Following this week's story on the imminent arrival of permanent high speed Internet links to the consumer market, ZDNet News asked how traditional ISPs will cope and how the customer will benefit.
Written by Munir Kotadia, Contributor and  Richard Barry, Contributor

David Clarke, managing director Virgin.Net

"The average bill for a Virgin.Net customer is about £20/month (compared with @Home's estimate of between £30 - £40/month) and that includes telephone costs and I'd expect that to be around the same price for most other services. Obviously heavy users will benefit but I'm not sure @Home will want heavy users because, in large numbers, they'll slow the service down.

"Having said that, the @Home proposition does look attractive and I think it will certainly have an effect in the traditional ISP. I expect you'll see ISPs moving toward ‘wrap-in' costs (where telephone charges are included in the bill). You'll also see basic ISPs - those who do not provide online content - going to telcos to get better deals for their customers. It's all good news. Any competition is good news but basic ISPs will have to adapt."

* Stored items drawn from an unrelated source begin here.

<file path="src/hw/rtl/sd_spi_mode_host_sequencer_core_macros.svh">
// Assertion macros for the SD SPI-mode host sequencer.
// Used by the top level; no other dependencies.
`ifndef SD_SPI_MODE_HOST_SEQUENCER_CORE_MACROS_SVH
`define SD_SPI_MODE_HOST_SEQUENCER_CORE_MACROS_SVH
`ifndef SYNTH
// The condition must never be true outside reset.
`define SDSH_NEVER(label, clk, rst, cond) \
   label: assert property (@(posedge clk) disable iff (rst) !(cond)) else $error("violated");
// The first expression implies the second at the same edge.
`define SDSH_IMPLY(label, clk, rst, a, b) \
   label: assert property (@(posedge clk) disable iff (rst) (a) |-> (b)) else $error("violated");
`else
`define SDSH_NEVER(label, clk, rst, cond)
`define SDSH_IMPLY(label, clk, rst, a, b)
`endif
`endif

</file>
<file path="src/hw/rtl/sdsh_pkg.sv">
// Package for the SD SPI-mode host sequencer: word types and codes.
// No dependencies.
package sdsh_pkg;

   localparam int SECTOR_BYTES = 512;
   localparam int BPOS_W       = 10;
   localparam logic [BPOS_W-1:0] LAST_BYTE = BPOS_W'(SECTOR_BYTES - 1);

   // Request codes.
   localparam logic [2:0] REQ_INIT  = 3'd0;
   localparam logic [2:0] REQ_READ  = 3'd1;
   localparam logic [2:0] REQ_WRITE = 3'd2;
   localparam logic [2:0] REQ_DONE  = 3'd3;
   localparam logic [2:0] REQ_WBYTE = 3'd4;

   // Result kinds.
   localparam logic [1:0] KIND_XFER = 2'd0;
   localparam logic [1:0] KIND_RD   = 2'd1;
   localparam logic [1:0] KIND_NEED = 2'd2;
   localparam logic [1:0] KIND_FIN  = 2'd3;

   // Status codes.
   localparam logic [2:0] ST_OK       = 3'd0;
   localparam logic [2:0] ST_NO_IDLE  = 3'd1;
   localparam logic [2:0] ST_INIT_TO  = 3'd2;
   localparam logic [2:0] ST_CMD_REJ  = 3'd3;
   localparam logic [2:0] ST_TOKEN_TO = 3'd4;
   localparam logic [2:0] ST_DATA_REJ = 3'd5;
   localparam logic [2:0] ST_BUSY_TO  = 3'd6;
   localparam logic [2:0] ST_BAD_REQ  = 3'd7;

   // Configuration register indexes.
   localparam logic [2:0] REG_WAKE   = 3'd0;
   localparam logic [2:0] REG_RPOLL  = 3'd1;
   localparam logic [2:0] REG_TPOLL  = 3'd2;
   localparam logic [2:0] REG_RETRY  = 3'd3;
   localparam logic [2:0] REG_BPOLL  = 3'd4;

   typedef struct packed {
      logic [2:0]  req_type;
      logic [31:0] sector;
      logic [15:0] block_count;
      logic [7:0]  rx_byte;
      logic [7:0]  wr_byte;
   } req_word_type;

   typedef struct packed {
      logic [1:0] out_kind;
      logic [7:0] tx_byte;
      logic       cs_low;
      logic       fast_clock;
      logic [7:0] rd_byte;
      logic       sector_end;
      logic [2:0] status;
      logic       last;
   } rsp_word_type;

endpackage

</file>
<file path="src/hw/rtl/sd_spi_mode_host_sequencer_core.sv">
// SD-card SPI-mode host sequencer: one state transition per accepted word.
// Depends on sdsh_pkg and sd_spi_mode_host_sequencer_core_macros.svh.
//
// Usage: the host sends a request word (init, read, write) on the req_
// channel, then answers each "perform exchange" result with an "exchange
// done" word carrying the received byte, and each "need write byte" result
// with a write data byte word. Results leave on the rsp_ channel; every
// request word yields one result, or two while sector data is read (the data
// byte, then the next exchange). The last result of a word has last set.
// A word accepted at an edge has its first result registered and valid in the
// next cycle. Throughput: one word per cycle; results pass through a
// four-word output queue, and req_stall rises when fewer than two slots are
// free, so a word that yields two results takes two queue slots.
// When the receiver stalls, results wait in the queue and the input is
// stalled once the queue cannot hold two more.
// Reset: phase idle, chip select released, slow clock, registers at their
// defaults, queue empty. Registers are on the csr_ port at 4*index.
`include "sd_spi_mode_host_sequencer_core_macros.svh"
module sd_spi_mode_host_sequencer_core
   import sdsh_pkg::*;
(
   input  logic         clock,
   input  logic         reset,
   input  logic         req_valid,
   output logic         req_stall,
   input  req_word_type req_word,
   output logic         rsp_valid,
   input  logic         rsp_stall,
   output rsp_word_type rsp_word,
   input  logic         csr_psel,
   input  logic         csr_penable,
   input  logic         csr_pwrite,
   input  logic [4:0]   csr_paddr,
   input  logic [31:0]  csr_pwdata,
   output logic [31:0]  csr_prdata,
   output logic         csr_pready
);

   localparam logic [3:0] PH_IDLE = 4'd0,  PH_WAKE = 4'd1,  PH_FRAME = 4'd2,
                          PH_POLL = 4'd3,  PH_R7 = 4'd4,    PH_TOKEN = 4'd5,
                          PH_RDATA = 4'd6, PH_RCRC = 4'd7,  PH_RTAIL = 4'd8,
                          PH_WGAP = 4'd9,  PH_WTOKEN = 4'd10, PH_WNEED = 4'd11,
                          PH_WDATA = 4'd12, PH_WCRC = 4'd13, PH_WRESP = 4'd14,
                          PH_WBUSY = 4'd15;

   // Configuration registers.
   logic [7:0]  wake_ff, rpoll_ff;
   logic [15:0] tpoll_ff;
   logic [11:0] retry_lim_ff;
   logic [23:0] bpoll_ff;
   logic        csr_wr;
   logic [2:0]  csr_idx;

   assign csr_pready = 1'b1;
   assign csr_idx    = csr_paddr[4:2];
   assign csr_wr     = csr_psel && csr_penable && csr_pwrite;

   always_ff @(posedge clock) begin
      if (reset) begin
         wake_ff      <= 8'd10;
         rpoll_ff     <= 8'd10;
         tpoll_ff     <= 16'd1000;
         retry_lim_ff <= 12'd2000;
         bpoll_ff     <= 24'd65535;
      end else if (csr_wr) begin
         unique case (csr_idx)
            REG_WAKE:  wake_ff      <= csr_pwdata[7:0];
            REG_RPOLL: rpoll_ff     <= csr_pwdata[7:0];
            REG_TPOLL: tpoll_ff     <= csr_pwdata[15:0];
            REG_RETRY: retry_lim_ff <= csr_pwdata[11:0];
            REG_BPOLL: bpoll_ff     <= csr_pwdata[23:0];
            default: ;
         endcase
      end
   end

   // Register read mux.
   always_comb begin
      unique case (csr_idx)
         REG_WAKE:  csr_prdata = {24'd0, wake_ff};
         REG_RPOLL: csr_prdata = {24'd0, rpoll_ff};
         REG_TPOLL: csr_prdata = {16'd0, tpoll_ff};
         REG_RETRY: csr_prdata = {20'd0, retry_lim_ff};
         REG_BPOLL: csr_prdata = {8'd0, bpoll_ff};
         default:   csr_prdata = 32'd0;
      endcase
   end

   // Limits, where zero acts as one.
   logic [7:0]  wake_lim, rpoll_lim;
   logic [15:0] tpoll_lim;
   logic [11:0] retry_lim;
   logic [23:0] bpoll_lim;
   assign wake_lim  = (wake_ff == 8'd0) ? 8'd1 : wake_ff;
   assign rpoll_lim = (rpoll_ff == 8'd0) ? 8'd1 : rpoll_ff;
   assign tpoll_lim = (tpoll_ff == 16'd0) ? 16'd1 : tpoll_ff;
   assign retry_lim = (retry_lim_ff == 12'd0) ? 12'd1 : retry_lim_ff;
   assign bpoll_lim = (bpoll_ff == 24'd0) ? 24'd1 : bpoll_ff;

   // Sequencer state.
   logic [3:0]        phase_ff, phase_in;
   logic [1:0]        pend_ff, pend_in;
   logic [5:0]        cmd_ff, cmd_in;
   logic [31:0]       arg_ff, arg_in;
   logic [2:0]        fpos_ff, fpos_in;
   logic [31:0]       cur_ff, cur_in;
   logic [15:0]       left_ff, left_in;
   logic [BPOS_W-1:0] bpos_ff, bpos_in;
   logic [23:0]       poll_ff, poll_in;
   logic [11:0]       retry_ff, retry_in;
   logic              fast_ff, fast_in, cs_ff, cs_in;

   // Output queue.
   rsp_word_type q_ff [4];
   logic [1:0]   wptr_ff, rptr_ff;
   logic [2:0]   cnt_ff;

   logic         acc, pop;
   logic [1:0]   nres;
   rsp_word_type res0, res1;

   assign req_stall = (cnt_ff > 3'd2);
   assign acc       = req_valid && !req_stall;
   assign rsp_valid = (cnt_ff != 3'd0);
   assign pop       = rsp_valid && !rsp_stall;
   assign rsp_word  = q_ff[rptr_ff];

   // Byte of the command frame at a given position.
   function automatic logic [7:0] frame_byte(input logic [2:0] pos, input logic [5:0] cmd,
                                             input logic [31:0] arg);
      logic [7:0] b;
      unique case (pos)
         3'd1: b = {2'b01, cmd};
         3'd2: b = arg[31:24];
         3'd3: b = arg[23:16];
         3'd4: b = arg[15:8];
         3'd5: b = arg[7:0];
         default: b = (cmd == 6'd0) ? 8'h95 : ((cmd == 6'd8) ? 8'h87 : 8'h01);
      endcase
      return b;
   endfunction

   // Next state and results for the accepted word.
   always_comb begin
      logic        xf, fin, bad, need, rdv, rend, cresp, sec, stc;
      logic [7:0]  xf_tx, rx, rdb;
      logic [2:0]  fst;
      logic [5:0]  stc_cmd;
      logic [31:0] stc_arg;
      logic [23:0] pinc;
      logic [BPOS_W-1:0] binc;

      phase_in = phase_ff; pend_in = pend_ff; cmd_in = cmd_ff; arg_in = arg_ff;
      fpos_in = fpos_ff; cur_in = cur_ff; left_in = left_ff; bpos_in = bpos_ff;
      poll_in = poll_ff; retry_in = retry_ff; fast_in = fast_ff; cs_in = cs_ff;
      xf = 1'b0; fin = 1'b0; bad = 1'b0; need = 1'b0; rdv = 1'b0; rend = 1'b0;
      cresp = 1'b0; sec = 1'b0; stc = 1'b0;
      xf_tx = 8'hFF; fst = ST_OK; stc_cmd = 6'd0; stc_arg = 32'd0;
      rx = req_word.rx_byte; rdb = rx;
      pinc = poll_ff + 24'd1;
      binc = bpos_ff + BPOS_W'(1);

      if (acc) begin
         if (phase_ff == PH_IDLE) begin
            if (req_word.req_type == REQ_INIT) begin
               pend_in = 2'd1; fast_in = 1'b0; cs_in = 1'b0;
               bpos_in = '0; phase_in = PH_WAKE; xf = 1'b1;
            end else if (req_word.req_type == REQ_READ || req_word.req_type == REQ_WRITE) begin
               pend_in = req_word.req_type[1:0] + 2'd1;
               cur_in  = req_word.sector;
               left_in = req_word.block_count;
               sec     = 1'b1;
            end else begin
               bad = 1'b1;
            end
         end else if (req_word.req_type == REQ_DONE && phase_ff != PH_WNEED) begin
            unique case (phase_ff)
               PH_WAKE: begin
                  bpos_in = binc;
                  if (binc < BPOS_W'(wake_lim)) xf = 1'b1;
                  else begin stc = 1'b1; stc_cmd = 6'd0; stc_arg = 32'd0; end
               end
               PH_FRAME: begin
                  if (fpos_ff < 3'd6) begin
                     fpos_in = fpos_ff + 3'd1; cs_in = 1'b1; xf = 1'b1;
                     xf_tx = frame_byte(fpos_ff + 3'd1, cmd_ff, arg_ff);
                  end else begin
                     phase_in = PH_POLL; poll_in = '0; xf = 1'b1;
                  end
               end
               PH_POLL: begin
                  poll_in = pinc;
                  if (rx[7] && pinc < 24'(rpoll_lim)) xf = 1'b1;
                  else cresp = 1'b1;
               end
               PH_R7: begin
                  if (bpos_ff < BPOS_W'(3)) begin bpos_in = binc; xf = 1'b1; end
                  else begin
                     cs_in = 1'b0; retry_in = '0;
                     stc = 1'b1; stc_cmd = 6'd55; stc_arg = 32'd0;
                  end
               end
               PH_TOKEN: begin
                  poll_in = pinc;
                  if (rx == 8'hFE) begin phase_in = PH_RDATA; bpos_in = '0; xf = 1'b1; end
                  else if (pinc < 24'(tpoll_lim)) xf = 1'b1;
                  else begin cs_in = 1'b0; fin = 1'b1; fst = ST_TOKEN_TO; end
               end
               PH_RDATA: begin
                  rdv  = 1'b1;
                  rend = (bpos_ff == LAST_BYTE);
                  if (bpos_ff >= LAST_BYTE) begin phase_in = PH_RCRC; bpos_in = '0; end
                  else bpos_in = binc;
                  xf = 1'b1;
               end
               PH_RCRC: begin
                  if (bpos_ff == '0) bpos_in = BPOS_W'(1);
                  else begin cs_in = 1'b0; phase_in = PH_RTAIL; end
                  xf = 1'b1;
               end
               PH_RTAIL: begin
                  cur_in = cur_ff + 32'd1; left_in = left_ff - 16'd1; sec = 1'b1;
               end
               PH_WGAP: begin phase_in = PH_WTOKEN; xf = 1'b1; xf_tx = 8'hFE; end
               PH_WTOKEN: begin phase_in = PH_WNEED; bpos_in = '0; need = 1'b1; end
               PH_WDATA: begin
                  if (bpos_ff >= LAST_BYTE) begin
                     phase_in = PH_WCRC; bpos_in = '0; xf = 1'b1;
                  end else begin
                     bpos_in = binc; phase_in = PH_WNEED; need = 1'b1;
                  end
               end
               PH_WCRC: begin
                  if (bpos_ff == '0) bpos_in = BPOS_W'(1);
                  else phase_in = PH_WRESP;
                  xf = 1'b1;
               end
               PH_WRESP: begin
                  if (rx[4:0] != 5'h05) begin cs_in = 1'b0; fin = 1'b1; fst = ST_DATA_REJ; end
                  else begin phase_in = PH_WBUSY; poll_in = '0; xf = 1'b1; end
               end
               PH_WBUSY: begin
                  poll_in = pinc;
                  if (rx != 8'h00) begin
                     cs_in = 1'b0; cur_in = cur_ff + 32'd1; left_in = left_ff - 16'd1;
                     sec = 1'b1;
                  end else if (pinc < bpoll_lim) xf = 1'b1;
                  else begin cs_in = 1'b0; fin = 1'b1; fst = ST_BUSY_TO; end
               end
               default: bad = 1'b1;
            endcase
         end else if (req_word.req_type == REQ_WBYTE && phase_ff == PH_WNEED) begin
            phase_in = PH_WDATA; xf = 1'b1; xf_tx = req_word.wr_byte;
         end else begin
            bad = 1'b1;
         end
      end

      // Command response handling.
      if (cresp) begin
         unique case (cmd_ff)
            6'd0: begin
               cs_in = 1'b0;
               if (rx != 8'h01) begin fin = 1'b1; fst = ST_NO_IDLE; end
               else begin stc = 1'b1; stc_cmd = 6'd8; stc_arg = 32'h0000_01AA; end
            end
            6'd8: begin
               if (rx == 8'h01) begin phase_in = PH_R7; bpos_in = '0; xf = 1'b1; end
               else begin
                  cs_in = 1'b0; retry_in = '0;
                  stc = 1'b1; stc_cmd = 6'd55; stc_arg = 32'd0;
               end
            end
            6'd55: begin stc = 1'b1; stc_cmd = 6'd41; stc_arg = 32'h4000_0000; end
            6'd41: begin
               cs_in = 1'b0;
               if (rx == 8'h00) begin fast_in = 1'b1; fin = 1'b1; fst = ST_OK; end
               else begin
                  retry_in = retry_ff + 12'd1;
                  if (retry_in >= retry_lim) begin fin = 1'b1; fst = ST_INIT_TO; end
                  else begin stc = 1'b1; stc_cmd = 6'd55; stc_arg = 32'd0; end
               end
            end
            6'd17, 6'd24: begin
               if (rx != 8'h00) begin cs_in = 1'b0; fin = 1'b1; fst = ST_CMD_REJ; end
               else if (cmd_ff == 6'd17) begin
                  phase_in = PH_TOKEN; poll_in = '0; xf = 1'b1;
               end else begin
                  phase_in = PH_WGAP; xf = 1'b1;
               end
            end
            default: begin cs_in = 1'b0; fin = 1'b1; fst = ST_BAD_REQ; end
         endcase
      end

      // Next sector command or completion.
      if (sec) begin
         if (left_in == 16'd0) begin fin = 1'b1; fst = ST_OK; end
         else begin
            stc = 1'b1; stc_cmd = (pend_in == 2'd2) ? 6'd17 : 6'd24; stc_arg = cur_in;
         end
      end

      // Command start: leading 0xFF, then the frame.
      if (stc) begin
         cmd_in = stc_cmd; arg_in = stc_arg; fpos_in = '0; phase_in = PH_FRAME;
         xf = 1'b1; xf_tx = 8'hFF;
      end
      if (fin) begin phase_in = PH_IDLE; pend_in = 2'd0; end

      // Result words.
      res0 = '0; res1 = '0;
      res1.cs_low = cs_in; res1.fast_clock = fast_in; res1.last = 1'b1;
      if (xf) begin res1.out_kind = KIND_XFER; res1.tx_byte = xf_tx; end
      else if (need) res1.out_kind = KIND_NEED;
      else begin res1.out_kind = KIND_FIN; res1.status = bad ? ST_BAD_REQ : fst; end
      res0.out_kind = KIND_RD; res0.cs_low = cs_in; res0.fast_clock = fast_in;
      res0.rd_byte = rdb; res0.sector_end = rend;
      if (!rdv) begin res0 = res1; end
      nres = !acc ? 2'd0 : (rdv ? 2'd2 : 2'd1);
   end

   // State registers.
   always_ff @(posedge clock) begin
      if (reset) begin
         phase_ff <= PH_IDLE; pend_ff <= '0; cmd_ff <= '0; arg_ff <= '0;
         fpos_ff <= '0; cur_ff <= '0; left_ff <= '0; bpos_ff <= '0;
         poll_ff <= '0; retry_ff <= '0; fast_ff <= 1'b0; cs_ff <= 1'b0;
      end else begin
         phase_ff <= phase_in; pend_ff <= pend_in; cmd_ff <= cmd_in; arg_ff <= arg_in;
         fpos_ff <= fpos_in; cur_ff <= cur_in; left_ff <= left_in; bpos_ff <= bpos_in;
         poll_ff <= poll_in; retry_ff <= retry_in; fast_ff <= fast_in; cs_ff <= cs_in;
      end
   end

   // Output queue payload.
   always_ff @(posedge clock) begin
      if (nres != 2'd0) q_ff[wptr_ff] <= res0;
      if (nres == 2'd2) q_ff[wptr_ff + 2'd1] <= res1;
   end

   // Output queue pointers.
   always_ff @(posedge clock) begin
      if (reset) begin
         wptr_ff <= '0; rptr_ff <= '0; cnt_ff <= '0;
      end else begin
         wptr_ff <= wptr_ff + nres;
         rptr_ff <= rptr_ff + {1'b0, pop};
         cnt_ff  <= cnt_ff + {1'b0, nres} - {2'b00, pop};
      end
   end

   `SDSH_NEVER(a_queue_overflow, clock, reset, cnt_ff > 3'd4)
   `SDSH_IMPLY(a_idle_cs_released, clock, reset, phase_ff == PH_IDLE, !cs_ff)
   `SDSH_IMPLY(a_idle_no_pending, clock, reset, phase_ff == PH_IDLE, pend_ff == 2'd0)

endmodule
</file>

Alan Stevens, editor of UK ISP Which Online

"From the point of view of the customer, its another method of getting online with regulated costs so more people will be on the Internet. From our point of view people use us as an ISP and a content provider. If more people can access the Web site, its a good thing."

Jonathan Robinson, managing director of UK ISP Net Benefit

One of the biggest criticisms of the Internet is of course that it is so slow. This announcement shows the problem is being addressed.

But everyone predicts the imminent downfall of traditional ISPs and I don't think that's going to happen. They'll have to adapt, that's obvious. Maybe they'll licence the [cable] technology but if it does go that way you may find people will have to pay per bit of data used. Particularly if demand is great.

It's the same old story really, adapt or die. ISPs will have to adapt. They can't compete against 1 or 2Mbit/s services with 33kbit/s offerings. Dial-up is going to face some real challenges sooner or later.

Roy Bliss, managing director of Demon Internet

Yes it's important but there's enough space in the market and we welcome the news. It certainly is something that we will be looking at with Scottish Telecom.

Undoubtedly ISPs are going to have to adapt or die but for us [Demon] we've always been at the forefront of technology. We have plenty of scope.

Is it good for the consumer? Undoubtedly, it means more people can get on the Internet, it's great news.

Kate Delhagen, senior analyst at Forrester Research in the U.S.

@Home has marketed very aggressively in the US and has seen early success. I absolutely expect this to happen in the UK, possibly even faster.

We have seen customers sign up pretty fast in the US and although I haven't heard of the cable company, It must already be supplying customers with monthly bills and should find it easy to recruit new customers.

I would expect a five to ten percent take-up rate within two or three quarters.